- PROMPT
Filter these entries down to the lines that hold the word "assign", and show each of them.

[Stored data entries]
"""

What follows belongs to an exercise in optimizing a design on an open flow for small area and a short achievable clock period; a production flow would make more cautious choices. At most, simulation tests tie the RTL to the original design; equivalence was not proved. No driver is modelled on the clock port, so clock power and skew are understated where the tree is cut down; a real chip needs a root buffer or a tree. Power figures rest on the tool's default switching activity, not on a simulated workload.

==> onyx <==
Design accumulator_sum, start of the top module:
module accumulator_sum (
    input  logic        clk,
    input  logic        rst,
    input  logic        start,
    input  logic        clear,
    input  logic [3:0]  data_in_a,
    input  logic [3:0]  data_in_b,
    output logic [3:0]  data_out,
    output logic        data_out_valid,
    output logic        result_complete,
    output logic        ready,
    output logic        response
);
==> module accumulator_sum, before the edit <==
module accumulator_sum (
    input  logic        clk,
    input  logic        rst,
    input  logic        start,
    input  logic        clear,
    input  logic [3:0]  data_in_a,
    input  logic [3:0]  data_in_b,
    output logic [3:0]  data_out,
    output logic        data_out_valid,
    output logic        result_complete,
    output logic        ready,
    output logic        response
);
    logic        s_q;          
    logic        r_q;          
    logic [3:0]  c_q;          
    logic        ready_q, valid_q, complete_q, resp_q;
    logic [3:0]  dout_q;       
    logic [31:0] acc_q;        
    logic [3:0]  hi_q;         
    logic [1:0]  cy_q;         
    logic        zq;           
    logic [3:0]  p_q, g_q;     
    wire idle    = !s_q && !r_q;
    wire sum_go  = idle && start && !clear;
    wire rd_go   = idle && start && clear;
    wire s_last  = s_q && (c_q == 4'd7);
    wire r_last  = r_q && (c_q == 4'd10);
    wire fold_last = idle && !ready_q;
    wire fold    = s_q || fold_last;
    wire en      = fold || r_q;
    wire cy_mid  = (s_q && c_q != 4'd1) || fold_last;
    wire [3:0] lo  = zq ? 4'd0 : acc_q[3:0];
    wire [3:0] fs  = lo ^ p_q;
    wire [4:0] fc  = {(g_q | (p_q & lo)), 1'b0};
    wire [5:0] nib = {2'b00, fs} + {1'b0, fc} + {4'b0000, (cy_mid ? cy_q : 2'b00)};
    always_ff @(posedge clk) begin
        p_q <= data_in_a ^ data_in_b;
        g_q <= data_in_a & data_in_b;
    end
    always_ff @(posedge clk) begin
        if (rst) begin
            s_q        <= 1'b0;
            r_q        <= 1'b0;
            c_q        <= 4'd0;
            ready_q    <= 1'b1;
            valid_q    <= 1'b0;
            complete_q <= 1'b0;
            resp_q     <= 1'b0;
        end else begin
            ready_q    <= idle || r_last;
            valid_q    <= r_q && (c_q <= 4'd9);
            complete_q <= r_last;
            resp_q     <= (s_q && c_q == 4'd6) || (r_q && c_q == 4'd8);
            if (sum_go) begin
                s_q <= 1'b1;
                c_q <= 4'd1;
            end else if (rd_go) begin
                r_q <= 1'b1;
                c_q <= 4'd1;
            end else if (s_last || r_last) begin
                s_q <= 1'b0;
                r_q <= 1'b0;
                c_q <= 4'd0;
            end else if (!idle) begin
                c_q <= c_q + 4'd1;
            end
        end
    end
    always_ff @(posedge clk) begin
        if (en)
            acc_q <= {nib[3:0], acc_q[31:4]};
    end
    always_ff @(posedge clk) begin
        if (rst) begin
            cy_q <= 2'b00;
            hi_q <= 4'd0;
            zq   <= 1'b1;
        end else begin
            cy_q <= fold ? nib[5:4] : 2'b00;
            if (r_last)
                hi_q <= 4'd0;
            else
                hi_q <= hi_q + {2'b00, (cy_mid ? 2'b00 : cy_q)};
            if (r_last)
                zq <= 1'b1;
            else if (fold_last)
                zq <= 1'b0;
        end
    end
    always_ff @(posedge clk) begin
        dout_q <= (r_q && c_q == 4'd9) ? hi_q : lo;
    end
    assign data_out        = dout_q;
    assign data_out_valid  = valid_q;
    assign result_complete = complete_q;
    assign ready           = ready_q;
    assign response        = resp_q;
endmodule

"""

- RESPONSE BELOW
    assign data_out        = dout_q;
    assign data_out_valid  = valid_q;
    assign result_complete = complete_q;
    assign ready           = ready_q;
    assign response        = resp_q;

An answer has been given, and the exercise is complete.